Der Mann im Sessel zündete sich eine Zigarre an. Der Rauch selbst schien zu lumineszieren und bepuderte den Mann mit Helligkeit. Er war kahl, breitschultrig, gekleidet in einen Ledermantel.
«Lass die Waffe los.» Ein leichter Akzent schwang in seiner Stimme mit, mehr an der Satzmelodie denn der Aussprache festzumachen.
Nino zog die Hand von der Waffe, um sich in eine Sitzposition aufzustemmen. «Wer –»
«Das wird kein Frage-und-Antwort-Spiel.» Der Sessel knautschte, als der Mann die Beine überschlug. «Du wirst nicht lange genug im Spiel bleiben, um die Regeln verstehen zu müssen. Der Zigeuner hat dich nicht gewonnen. Auch der Negerin ist es misslungen. Und jetzt habe ich dich gefunden, vielmehr bist du in mein Reich gekommen. Dein Fehler. Ich versuche dich nicht zu täuschen. Ich lasse dir die Wahl. Entweder ich transplantiere deine Seele und nehme dich. Oder ich töte dich.»
Nino kniff die Augen zusammen und öffnete sie, als könnte er den Mann einfach wegblinzeln. Obwohl er den Atem anhielt, kroch ihm der Geruch der Zigarre in die Nase, gemischt mit Benzin, mit heißem Reifengummi.

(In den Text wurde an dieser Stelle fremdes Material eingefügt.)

This is an optimization exercise on Yosys and OpenROAD, whose aim is small area and a short achievable clock period, not a production implementation. Function was checked by simulation only, so behaviour that the tests miss may differ from the original.

==> design.v <==
module trk_lane_rx (
    input  wire        clk,
    input  wire        rst,
    input  wire        blk_valid,
    input  wire [1:0]  blk_sh,
    input  wire [63:0] blk_pl,
    input  wire [2:0]  cfg_lane,
    input  wire [1:0]  cfg_step,
    output reg         locked,
    output reg         dat_valid,
    output wire [7:0]  dat_idx,
    output wire [63:0] dat_pl,
    output reg         hdr_valid,
    output reg         hdr_ok,
    output reg  [47:0] hdr_fcnt,
    output reg  [15:0] hdr_claim,
    output reg  [3:0]  hdr_ql,
    output reg  [1:0]  hdr_step,
    output reg  [2:0]  hdr_state,
    output reg  [7:0]  hdr_msg,
    output reg         crc_valid,
    output reg         crc_ok
);
    reg  [57:0] hist;
    wire [121:0] sbits = {blk_pl, hist};
    reg  [63:0] desc;
    integer k;
    always @* for (k = 0; k < 64; k = k + 1) desc[k] = sbits[58 + k] ^ sbits[19 + k] ^ sbits[k];
    reg        lk, prev_hdr, bad_prev, have_prev;
    reg  [7:0] cnt;
    reg  [1:0] win;
    reg  [4:0] err;
    reg [63:0] dreg;
    reg        t1_b0, t1_b1, t1_sh;
    reg [15:0] c16;
    reg [7:0]  z8;
    reg        ok0;
    wire [63:0] v8 = {dreg[63:56] & {8{~t1_b0}}, dreg[55:0]};
    wire [7:0]  f8;
    wire q_64 = v8[20] ^ v8[21];
    wire q_65 = v8[5] ^ v8[54];
    wire q_66 = v8[33] ^ v8[42];
    wire q_67 = v8[28] ^ v8[55];
    wire q_68 = v8[17] ^ q_65;
    wire q_69 = v8[62] ^ q_64;
    wire q_70 = v8[56] ^ q_66;
    wire q_71 = v8[1] ^ v8[53];
    wire q_72 = v8[26] ^ v8[40];
    wire q_73 = v8[16] ^ q_69;
    wire q_74 = v8[34] ^ v8[61];
    wire q_75 = v8[19] ^ v8[60];
    wire q_76 = v8[10] ^ v8[27];
    wire q_77 = v8[31] ^ q_68;
    wire q_78 = v8[29] ^ v8[57];
    wire q_79 = v8[36] ^ v8[63];
    wire q_80 = v8[58] ^ q_75;
    wire q_81 = v8[41] ^ q_70;
    wire q_82 = v8[30] ^ v8[39];
    wire q_83 = v8[2] ^ q_79;
    wire q_84 = v8[59] ^ q_74;
    wire q_85 = q_67 ^ q_81;
    wire q_86 = v8[15] ^ v8[35];
    wire q_87 = v8[11] ^ q_73;
    wire q_88 = v8[12] ^ q_77;
    wire q_89 = v8[24] ^ q_83;
    wire q_90 = v8[14] ^ v8[52];
    wire q_91 = v8[7] ^ q_86;
    wire q_92 = v8[22] ^ q_84;
    wire q_93 = v8[50] ^ q_87;
    wire q_94 = v8[13] ^ q_85;
    wire q_95 = q_72 ^ q_88;
    wire q_96 = v8[49] ^ q_71;
    wire q_97 = v8[18] ^ q_76;
    wire q_98 = v8[51] ^ q_82;
    wire q_99 = v8[43] ^ q_78;
    wire q_100 = v8[4] ^ q_80;
    wire q_101 = v8[9] ^ v8[45];
    wire q_102 = v8[37] ^ v8[47];
    wire q_103 = v8[46] ^ q_96;
    wire q_104 = v8[23] ^ q_100;
    wire q_105 = v8[25] ^ q_98;
    wire q_106 = v8[44] ^ q_91;
    wire q_107 = v8[0] ^ v8[3];
    wire q_108 = v8[6] ^ q_92;
    wire q_109 = v8[32] ^ q_94;
    wire q_110 = v8[8] ^ v8[28];
    wire q_111 = v8[38] ^ q_95;
    wire q_112 = v8[14] ^ q_93;
    wire q_113 = v8[48] ^ q_90;
    wire q_114 = q_97 ^ q_109;
    wire q_115 = q_105 ^ q_113;
    wire q_116 = q_89 ^ q_102;
    wire q_117 = q_99 ^ q_106;
    wire q_118 = q_111 ^ q_115;
    wire q_119 = v8[0] ^ v8[9];
    wire q_120 = v8[21] ^ v8[53];
    wire q_121 = q_119 ^ q_120;
    wire q_122 = q_83 ^ q_121;
    wire q_123 = q_100 ^ q_122;
    wire q_124 = q_123 ^ q_114;
    wire q_125 = q_118 ^ q_124;
    wire q_126 = v8[1] ^ v8[5];
    wire q_127 = v8[10] ^ v8[35];
    wire q_128 = v8[48] ^ v8[59];
    wire q_129 = q_78 ^ q_107;
    wire q_130 = q_110 ^ q_126;
    wire q_131 = q_127 ^ q_128;
    wire q_132 = q_70 ^ q_80;
    wire q_133 = q_129 ^ q_130;
    wire q_134 = q_131 ^ q_132;
    wire q_135 = q_133 ^ q_116;
    wire q_136 = q_134 ^ q_135;
    wire q_137 = q_112 ^ q_136;
    wire q_138 = v8[23] ^ v8[47];
    wire q_139 = v8[57] ^ v8[60];
    wire q_140 = v8[63] ^ q_66;
    wire q_141 = q_138 ^ q_139;
    wire q_142 = q_69 ^ q_84;
    wire q_143 = q_91 ^ q_140;
    wire q_144 = q_141 ^ q_103;
    wire q_145 = q_142 ^ q_143;
    wire q_146 = q_144 ^ q_145;
    wire q_147 = q_146 ^ q_118;
    wire q_148 = v8[29] ^ v8[42];
    wire q_149 = v8[46] ^ q_67;
    wire q_150 = q_101 ^ q_148;
    wire q_151 = q_97 ^ q_149;
    wire q_152 = q_150 ^ q_151;
    wire q_153 = q_108 ^ q_116;
    wire q_154 = q_152 ^ q_93;
    wire q_155 = q_95 ^ q_153;
    wire q_156 = q_154 ^ q_155;
    wire q_157 = v8[25] ^ v8[26];
    wire q_158 = v8[33] ^ v8[36];
    wire q_159 = v8[41] ^ v8[44];
    wire q_160 = v8[61] ^ q_76;
    wire q_161 = q_82 ^ q_86;
    wire q_162 = q_101 ^ q_110;
    wire q_163 = q_157 ^ q_158;
    wire q_164 = q_159 ^ q_68;
    wire q_165 = q_160 ^ q_161;
    wire q_166 = q_162 ^ q_163;
    wire q_167 = q_103 ^ q_164;
    wire q_168 = q_165 ^ q_166;
    wire q_169 = q_87 ^ q_104;
    wire q_170 = q_167 ^ q_168;
    wire q_171 = q_169 ^ q_170;
    wire q_172 = v8[3] ^ v8[8];
    wire q_173 = v8[16] ^ v8[45];
    wire q_174 = v8[58] ^ q_64;
    wire q_175 = q_172 ^ q_173;
    wire q_176 = q_98 ^ q_174;
    wire q_177 = q_175 ^ q_89;
    wire q_178 = q_92 ^ q_176;
    wire q_179 = q_88 ^ q_117;
    wire q_180 = q_177 ^ q_178;
    wire q_181 = q_94 ^ q_179;
    wire q_182 = q_180 ^ q_181;
    wire q_183 = v8[2] ^ v8[6];
    wire q_184 = v8[12] ^ v8[27];
    wire q_185 = v8[30] ^ v8[32];
    wire q_186 = v8[34] ^ v8[38];
    wire q_187 = v8[40] ^ v8[54];
    wire q_188 = q_71 ^ q_183;
    wire q_189 = q_184 ^ q_185;
    wire q_190 = q_186 ^ q_187;
    wire q_191 = q_188 ^ q_189;
    wire q_192 = q_190 ^ q_191;
    wire q_193 = q_85 ^ q_104;
    wire q_194 = q_117 ^ q_192;
    wire q_195 = q_193 ^ q_194;
    wire q_196 = q_112 ^ q_195;
    wire q_197 = v8[11] ^ v8[15];
    wire q_198 = v8[19] ^ v8[20];
    wire q_199 = v8[31] ^ v8[37];
    wire q_200 = v8[39] ^ q_65;
    wire q_201 = q_72 ^ q_90;
    wire q_202 = q_107 ^ q_197;
    wire q_203 = q_198 ^ q_199;
    wire q_204 = q_96 ^ q_99;
    wire q_205 = q_200 ^ q_201;
    wire q_206 = q_202 ^ q_203;
    wire q_207 = q_204 ^ q_205;
    wire q_208 = q_206 ^ q_108;
    wire q_209 = q_207 ^ q_208;
    wire q_210 = q_209 ^ q_114;
    assign f8[0] = q_125;
    assign f8[1] = q_137;
    assign f8[2] = q_147;
    assign f8[3] = q_156;
    assign f8[4] = q_171;
    assign f8[5] = q_182;
    assign f8[6] = q_196;
    assign f8[7] = q_210;
    wire [7:0]  a56;
    wire m_8 = f8[4] ^ f8[5];
    wire m_9 = f8[0] ^ f8[1];
    wire m_10 = f8[2] ^ f8[3];
    wire m_11 = f8[6] ^ m_8;
    wire m_12 = f8[0] ^ f8[7];
    wire m_13 = f8[3] ^ m_9;
    wire m_14 = f8[1] ^ f8[5];
    wire m_15 = f8[6] ^ m_10;
    wire m_16 = m_14 ^ m_15;
    wire m_17 = f8[1] ^ f8[7];
    wire m_18 = m_8 ^ m_17;
    wire m_19 = f8[3] ^ m_11;
    wire m_20 = m_12 ^ m_11;
    wire m_21 = m_10 ^ m_12;
    wire m_22 = f8[4] ^ m_13;
    wire m_23 = f8[2] ^ m_8;
    wire m_24 = m_9 ^ m_23;
    assign a56[0] = m_16;
    assign a56[1] = m_18;
    assign a56[2] = m_13;
    assign a56[3] = m_19;
    assign a56[4] = m_20;
    assign a56[5] = m_21;
    assign a56[6] = m_22;
    assign a56[7] = m_24;
    wire [63:0] v16;
    wire [15:0] f16;
    genvar gi;
    generate for (gi = 0; gi < 16; gi = gi + 1) begin : g_inj
        assign v16[gi] = dreg[gi] ^ (c16[15 - gi] | (cnt == 8'd2));
    end endgenerate
    assign v16[63:16] = dreg[63:16];
    wire p_64 = v16[9] ^ v16[32];
    wire p_65 = v16[11] ^ v16[34];
    wire p_66 = v16[10] ^ v16[33];
    wire p_67 = v16[8] ^ v16[37];
    wire p_68 = v16[38] ^ p_64;
    wire p_69 = v16[39] ^ p_66;
    wire p_70 = v16[6] ^ v16[35];
    wire p_71 = v16[3] ^ v16[41];
    wire p_72 = v16[2] ^ v16[40];
    wire p_73 = v16[46] ^ v16[54];
    wire p_74 = v16[0] ^ v16[45];
    wire p_75 = v16[7] ^ v16[36];
    wire p_76 = v16[1] ^ p_69;
    wire p_77 = v16[12] ^ v16[52];
    wire p_78 = v16[5] ^ v16[49];
    wire p_79 = p_65 ^ p_72;
    wire p_80 = v16[42] ^ v16[50];
    wire p_81 = v16[4] ^ v16[48];
    wire p_82 = v16[31] ^ p_67;
    wire p_83 = v16[43] ^ v16[51];
    wire p_84 = v16[47] ^ v16[55];
    wire p_85 = p_70 ^ p_71;
    wire p_86 = v16[53] ^ v16[57];
    wire p_87 = v16[15] ^ v16[44];
    wire p_88 = v16[13] ^ v16[14];
    wire p_89 = p_68 ^ p_78;
    wire p_90 = v16[26] ^ p_85;
    wire p_91 = v16[30] ^ p_75;
    wire p_92 = v16[58] ^ p_73;
    wire p_93 = v16[59] ^ p_84;
    wire p_94 = v16[56] ^ p_77;
    wire p_95 = v16[17] ^ p_76;
    wire p_96 = v16[18] ^ p_79;
    wire p_97 = v16[16] ^ p_74;
    wire p_98 = v16[22] ^ p_82;
    wire p_99 = v16[19] ^ p_81;
    wire p_100 = v16[9] ^ p_80;
    wire p_101 = v16[5] ^ p_83;
    wire p_102 = v16[13] ^ v16[29];
    wire p_103 = v16[20] ^ p_83;
    wire p_104 = p_86 ^ p_88;
    wire p_105 = v16[21] ^ v16[28];
    wire p_106 = p_101 ^ p_105;
    wire p_107 = v16[60] ^ p_94;
    wire p_108 = v16[25] ^ p_96;
    wire p_109 = v16[24] ^ p_95;
    wire p_110 = v16[14] ^ p_87;
    wire p_111 = v16[4] ^ v16[27];
    wire p_112 = v16[8] ^ p_107;
    wire p_113 = v16[10] ^ v16[62];
    wire p_114 = v16[1] ^ v16[15];
    wire p_115 = v16[23] ^ p_91;
    wire p_116 = v16[12] ^ p_93;
    wire p_117 = v16[23] ^ p_68;
    wire p_118 = v16[27] ^ p_81;
    wire p_119 = v16[38] ^ p_92;
    wire p_120 = v16[24] ^ p_100;
    wire p_121 = v16[21] ^ p_115;
    wire p_122 = v16[53] ^ p_97;
    wire p_123 = v16[11] ^ p_77;
    wire p_124 = v16[6] ^ p_122;
    wire p_125 = p_75 ^ p_103;
    wire p_126 = p_74 ^ p_90;
    wire p_127 = p_111 ^ p_113;
    wire p_128 = p_79 ^ p_98;
    wire p_129 = p_106 ^ p_110;
    wire p_130 = v16[61] ^ p_104;
    wire p_131 = p_108 ^ p_112;
    wire p_132 = v16[3] ^ p_109;
    wire p_133 = v16[7] ^ p_73;
    wire p_134 = p_89 ^ p_131;
    wire p_135 = p_65 ^ p_80;
    wire p_136 = p_76 ^ p_121;
    wire p_137 = v16[0] ^ p_84;
    wire p_138 = v16[39] ^ v16[63];
    wire p_139 = v16[20] ^ p_89;
    wire p_140 = p_123 ^ p_129;
    wire p_141 = p_99 ^ p_126;
    wire p_142 = p_87 ^ p_98;
    wire p_143 = v16[2] ^ p_117;
    wire p_144 = p_99 ^ p_116;
    wire p_145 = v16[0] ^ v16[35];
    wire p_146 = v16[41] ^ v16[55];
    wire p_147 = v16[59] ^ v16[63];
    wire p_148 = p_145 ^ p_146;
    wire p_149 = p_147 ^ p_82;
    wire p_150 = p_91 ^ p_148;
    wire p_151 = p_149 ^ p_150;
    wire p_152 = p_151 ^ p_140;
    wire p_153 = v16[29] ^ v16[40];
    wire p_154 = v16[54] ^ v16[58];
    wire p_155 = p_70 ^ p_88;
    wire p_156 = p_153 ^ p_154;
    wire p_157 = p_91 ^ p_103;
    wire p_158 = p_127 ^ p_135;
    wire p_159 = p_155 ^ p_156;
    wire p_160 = p_157 ^ p_158;
    wire p_161 = p_159 ^ p_160;
    wire p_162 = v16[12] ^ v16[19];
    wire p_163 = v16[28] ^ v16[34];
    wire p_164 = v16[61] ^ p_78;
    wire p_165 = p_86 ^ p_102;
    wire p_166 = p_162 ^ p_163;
    wire p_167 = p_69 ^ p_100;
    wire p_168 = p_164 ^ p_165;
    wire p_169 = p_166 ^ p_90;
    wire p_170 = p_167 ^ p_168;
    wire p_171 = p_169 ^ p_170;
    wire p_172 = v16[28] ^ v16[33];
    wire p_173 = v16[41] ^ p_172;
    wire p_174 = p_118 ^ p_173;
    wire p_175 = p_174 ^ p_134;
    wire p_176 = v16[7] ^ v16[11];
    wire p_177 = v16[26] ^ v16[32];
    wire p_178 = v16[40] ^ v16[51];
    wire p_179 = p_176 ^ p_177;
    wire p_180 = p_178 ^ p_82;
    wire p_181 = p_93 ^ p_118;
    wire p_182 = p_179 ^ p_180;
    wire p_183 = p_181 ^ p_182;
    wire p_184 = p_183 ^ p_132;
    wire p_185 = v16[10] ^ v16[16];
    wire p_186 = v16[25] ^ v16[50];
    wire p_187 = p_67 ^ p_138;
    wire p_188 = p_185 ^ p_186;
    wire p_189 = p_92 ^ p_93;
    wire p_190 = p_187 ^ p_188;
    wire p_191 = p_90 ^ p_189;
    wire p_192 = p_190 ^ p_143;
    wire p_193 = p_191 ^ p_140;
    wire p_194 = p_192 ^ p_193;
    wire p_195 = v16[25] ^ v16[45];
    wire p_196 = p_78 ^ p_114;
    wire p_197 = p_195 ^ p_104;
    wire p_198 = p_127 ^ p_196;
    wire p_199 = p_119 ^ p_120;
    wire p_200 = p_125 ^ p_197;
    wire p_201 = p_198 ^ p_128;
    wire p_202 = p_199 ^ p_200;
    wire p_203 = p_201 ^ p_202;
    wire p_204 = v16[44] ^ v16[49];
    wire p_205 = p_67 ^ p_204;
    wire p_206 = p_94 ^ p_205;
    wire p_207 = p_120 ^ p_130;
    wire p_208 = p_206 ^ p_207;
    wire p_209 = p_136 ^ p_141;
    wire p_210 = p_208 ^ p_209;
    wire p_211 = v16[22] ^ v16[23];
    wire p_212 = v16[44] ^ v16[48];
    wire p_213 = p_102 ^ p_211;
    wire p_214 = p_212 ^ p_85;
    wire p_215 = p_137 ^ p_213;
    wire p_216 = p_125 ^ p_214;
    wire p_217 = p_215 ^ p_216;
    wire p_218 = p_217 ^ p_134;
    wire p_219 = p_70 ^ p_80;
    wire p_220 = p_133 ^ p_219;
    wire p_221 = p_106 ^ p_220;
    wire p_222 = p_128 ^ p_144;
    wire p_223 = p_221 ^ p_109;
    wire p_224 = p_222 ^ p_223;
    wire p_225 = v16[18] ^ v16[47];
    wire p_226 = p_71 ^ p_111;
    wire p_227 = p_225 ^ p_92;
    wire p_228 = p_135 ^ p_226;
    wire p_229 = p_227 ^ p_228;
    wire p_230 = p_124 ^ p_139;
    wire p_231 = p_229 ^ p_136;
    wire p_232 = p_230 ^ p_231;
    wire p_233 = v16[17] ^ v16[29];
    wire p_234 = v16[46] ^ v16[52];
    wire p_235 = p_66 ^ p_72;
    wire p_236 = p_86 ^ p_233;
    wire p_237 = p_234 ^ p_235;
    wire p_238 = p_236 ^ p_237;
    wire p_239 = p_139 ^ p_142;
    wire p_240 = p_238 ^ p_141;
    wire p_241 = p_239 ^ p_240;
    wire p_242 = v16[35] ^ v16[56];
    wire p_243 = p_64 ^ p_71;
    wire p_244 = p_114 ^ p_138;
    wire p_245 = p_242 ^ p_97;
    wire p_246 = p_243 ^ p_244;
    wire p_247 = p_245 ^ p_246;
    wire p_248 = p_108 ^ p_144;
    wire p_249 = p_247 ^ p_248;
    wire p_250 = v16[8] ^ v16[31];
    wire p_251 = v16[62] ^ p_250;
    wire p_252 = p_110 ^ p_137;
    wire p_253 = p_251 ^ p_96;
    wire p_254 = p_119 ^ p_252;
    wire p_255 = p_253 ^ p_254;
    wire p_256 = p_255 ^ p_132;
    wire p_257 = v16[30] ^ v16[37];
    wire p_258 = v16[43] ^ p_257;
    wire p_259 = p_97 ^ p_133;
    wire p_260 = p_258 ^ p_130;
    wire p_261 = p_259 ^ p_95;
    wire p_262 = p_143 ^ p_260;
    wire p_263 = p_261 ^ p_262;
    wire p_264 = v16[1] ^ v16[36];
    wire p_265 = v16[42] ^ p_102;
    wire p_266 = p_264 ^ p_68;
    wire p_267 = p_265 ^ p_107;
    wire p_268 = p_266 ^ p_124;
    wire p_269 = p_142 ^ p_267;
    wire p_270 = p_268 ^ p_269;
    assign f16[0] = p_152;
    assign f16[1] = p_161;
    assign f16[2] = p_171;
    assign f16[3] = p_175;
    assign f16[4] = p_184;
    assign f16[5] = p_194;
    assign f16[6] = p_203;
    assign f16[7] = p_210;
    assign f16[8] = p_218;
    assign f16[9] = p_224;
    assign f16[10] = p_232;
    assign f16[11] = p_241;
    assign f16[12] = p_249;
    assign f16[13] = p_256;
    assign f16[14] = p_263;
    assign f16[15] = p_270;
    assign dat_pl  = dreg;
    assign dat_idx = cnt;
    wire hdr_good = ok0 && t1_sh && (dreg[7:0] == 8'h47) && (f8 == z8)
                 && (dreg[30:28] == cfg_lane) && (dreg[33:32] == cfg_step);
    wire hdr_lost = t1_b1 && !hdr_good && bad_prev;
    wire lk_eff   = lk && !hdr_lost;
    wire is_hdr  = (blk_sh == 2'b01);
    wire nb0     = (cnt == 8'd255);
    wire nb1     = (cnt == 8'd0);
    wire sh_err  = (nb0 || nb1) ? !is_hdr : (blk_sh != 2'b10);
    wire too_many = sh_err && (err == 5'd31);
    wire take    = blk_valid && lk_eff;
    wire do_lock = blk_valid && !lk_eff && is_hdr && prev_hdr;
    always @(posedge clk) begin
        if (blk_valid) hist <= blk_pl[63:6];
        dreg <= desc;
        t1_sh <= is_hdr;
        hdr_claim <= dreg[23:8];
        hdr_ql    <= dreg[27:24];
        hdr_step  <= dreg[33:32];
        hdr_state <= dreg[36:34];
        hdr_msg   <= dreg[47:40];
        crc_ok    <= (dreg[63:48] == c16);
        hdr_ok    <= hdr_good;
        if (t1_b0) begin
            z8   <= a56 ^ dreg[63:56] ^ 8'hFA;
            ok0  <= t1_sh && (dreg[7:0] == 8'hB8);
            hdr_fcnt <= dreg[55:8];
        end
        if (dat_valid)
            c16 <= f16;
        if (do_lock) begin
            cnt <= 8'd1; win <= 2'd0; err <= 5'd0;
            bad_prev <= 1'b0; have_prev <= 1'b0;
        end else begin
            if (t1_b1) bad_prev <= !hdr_good;
            if (take) begin
                cnt <= cnt + 8'd1;
                if (nb1) win <= win + 2'd1;
                err <= (nb1 && win == 2'd3) ? 5'd0 : err + {4'd0, sh_err};
                if (cnt == 8'd254) have_prev <= 1'b1;
            end
        end
        if (rst) begin
            lk <= 1'b0; prev_hdr <= 1'b0; locked <= 1'b0;
            dat_valid <= 1'b0; t1_b0 <= 1'b0; t1_b1 <= 1'b0;
            hdr_valid <= 1'b0; crc_valid <= 1'b0;
        end else begin
            if (blk_valid) prev_hdr <= is_hdr;
            lk <= do_lock || (lk_eff && !(blk_valid && too_many));
            locked <= lk_eff;
            dat_valid <= take && !nb0 && !nb1;
            t1_b0 <= take && nb0;
            t1_b1 <= take && nb1;
            hdr_valid <= t1_b1;
            crc_valid <= t1_b1 && hdr_good && have_prev;
        end
    end
endmodule
==> flow/run.sh <==
#!/bin/bash
# Layout: the standard ORFS flow, with timing repair aimed at a tighter setup margin
# than the clock period needs (so the achieved period shrinks), repairing only the worst paths.
set -euo pipefail
bash standard.sh SETUP_SLACK_MARGIN=9.5 TNS_END_PERCENT=0 finish > standard_flow.log 2>&1
==> standard.sh <==
#!/bin/bash
# synth_recipe.tcl (not shown) runs the flow's synth.tcl, then flattens the netlist and writes it again
# the make line also repeats each setting of config.mk as NAME=value (left out here)
make -C /OpenROAD-flow-scripts/flow DESIGN_CONFIG=/design/flow/config.mk WORK_HOME=/design/flow/orfs CLKGATE_MAP_FILE= SYNTH_SCRIPT=/design/flow/synth_recipe.tcl "${@:-finish}"
==> config.mk <==
export PLATFORM = sky130hd
export DESIGN_NAME = trk_lane_rx
export DESIGN_NICKNAME = trk_lane_rx
export VERILOG_FILES = /design/flow/design.v
export SDC_FILE = /design/flow/constraint.sdc
export NUM_CORES = 4
export LEC_CHECK = 0
export CAP_MARGIN = 20
export CORE_MARGIN = 2
export CORE_UTILIZATION = 40
export SLEW_MARGIN = 20
==> constraint.sdc <==
create_clock -name core_clock -period 13.5 [get_ports {clk}]
set_input_delay 2.7000 -clock core_clock [delete_from_list [all_inputs] [get_ports {clk}]]
set_output_delay 2.7000 -clock core_clock [all_outputs]
set_load 0.01 [all_outputs]
==> summary.txt, run 1 <==
STA
  • Endpoints failing setup: 0
  • Worst relative slew slack: 0.409
  • Worst Tran Pin Value: roughly 0.89 ns
  • Max-slew violations: 0
  • Period minus WS final: 4.25 ns
  • Fin crit share: 0.315
  • Clock skew: around 0.013 ns
  • Final hold slack: 0.430 ns
  • Final hold vios: 0
  • RSZ-0062 raised after global routing: true
  • FMAX: 235 MHz
  • Setup_tns: 0 ns

Floorplanning
  • Core Box Area: roughly 0.032 mm2
  • Die area: around 0.033 mm2
  • Horiz. Die Dim: 183 um
  • Starting Density: 0.406
  • FP Rows: 65
  • # IOs: 233
  • Die Span Y: about 180 um

Worst setup path
  • Worst r2r dst: cnt[6]
  • Worst path cell trace: clkdlybuf4s50_1
  • Crit. End Element: output pin
  • Reg2Reg Setup Slack: 9.44 ns
  • Worst stage delay on the critical path: 0.57 ns
  • Crit path DAT: 1.55 ns
  • Setup crit end: dat_pl[0]
  • Worst reg-to-reg path cell count: 13
  • Reg2reg start: t1_b0
  • Setup Crit Path Kind: reg2out
  • Worst path bufs/invs: 1
  • CP Launch Type: flop
  • CP required: 10.80 ns
  • Crit path max-delay family: buffers and inverters
  • Instance count on the critical path: 1
  • Worst setup startpoint: dreg[0]
  • CP max-delay cell: clkdlybuf4s50_1
  • CP max FO: 6

Placement
  • Routability Congestion: around 0.87
  • Port bufs: 232
  • Post-DP HPWL: 29.8 mm

Clock network
  • CTS sink cnt: between 200 and 300
  • Skew-Pair Late Insertion Delay: around 0.57 ns
  • Hold_buf cts: 0
  • CTS clock-pin slew for the worst setup and hold paths: approximately 0.060 ns
  • Cts bufs inserted: 29
  • Max Buffers Root-to-Sink: 3
  • # H-tree levels: 1
  • Clock root buffer: clkbuf_16
  • CTS tree: yes

Finish
  • Synthesis-to-layout area growth: 33.2%
  • Most common cell after layout, fill and taps aside: xnor2_1
  • Diode count: 0
  • Layout cell share with drive strength beyond 1: 0.149
  • Most frequent cells in the layout: xnor2_1 (427), clkdlybuf4s50_1 (194), edfxtp_1 (131)
  • Nets: ~1300

Synth
  • Post-Syn Nets: 1068
  • Leading area contributor after synthesis: edfxtp_1
  • Synth cell types: 51
  • Synthesized area per cell: 13.0 um2
  • Synth Flop Type: edfxtp_1
  • #FFs+latches synth: 256
  • Synth async-reset ratio: 0
  • Post-synth EDFFs: 131
  • Synth warn: 1
  • Syn Inst Count: 988
  • Mapped Area: about 0.013 mm2
  • Sequential element share of the synthesized area: 0.503
  • Top cells by area, synth: edfxtp_1 (31%), xnor2_1 (29%), dfxtp_1 (20%)
  • Top cell type's share of synthesized area: 0.307

Flow run
  • MaxCap Viol Count: 0

GRT
  • Antenna violations before repair: 3
  • Largest net degree at the start of global routing: 66
  • Remaining Overflow, GRT: 0
  • Number of global-route vias before repair: roughly 8400
  • Gr usage total: 0.243
  • First-pass GRT wire length: ~58 mm

Drt
  • Initial drt markers: approximately 640
  • Antenna viol nets, final: 0
  • Final wirelength: 40.6 mm
  • Drt via density: around 4.9
  • Post-route DRC: 0
  • DR vias: between 8000 and 9000
  • Drt wl/cell: 24.1 um
  • Iteration count of the initial detailed-routing pass: 5

Outcome
  • Status: finished clean

Hold path
  • Worst hold path type: reg2reg
cell type report:
cell class	count	area (um2)
clock inverter	22	174
timing repair buffer	279	2700
tap	402	503
fill	2728	14500
inverter	8	30.0
clock buffer	32	768
multi-input combinational	689	6240
sequential	256	6630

«Wie …» Nino musste schlucken, sein Mund war so trocken, die Zunge klebte ihm am Gaumen wie ein Klettverschluss. «Wie läuft eine Transplantation ab?»
Der Mann schien zu lächeln, aber er hielt das Gesicht weg vom Fenster, sodass Nino nicht sicher war. «Jeder Mensch kann es vollziehen. Aber ich brauche deine Einwilligung, damit es wirklich Liebe ist.»
«Tut es weh?»
«Mit deiner Einwilligung, nein.»
Das Licht von draußen verfing sich auf einem hervorstehenden Eckzahn. Der Mann lächelte tatsächlich.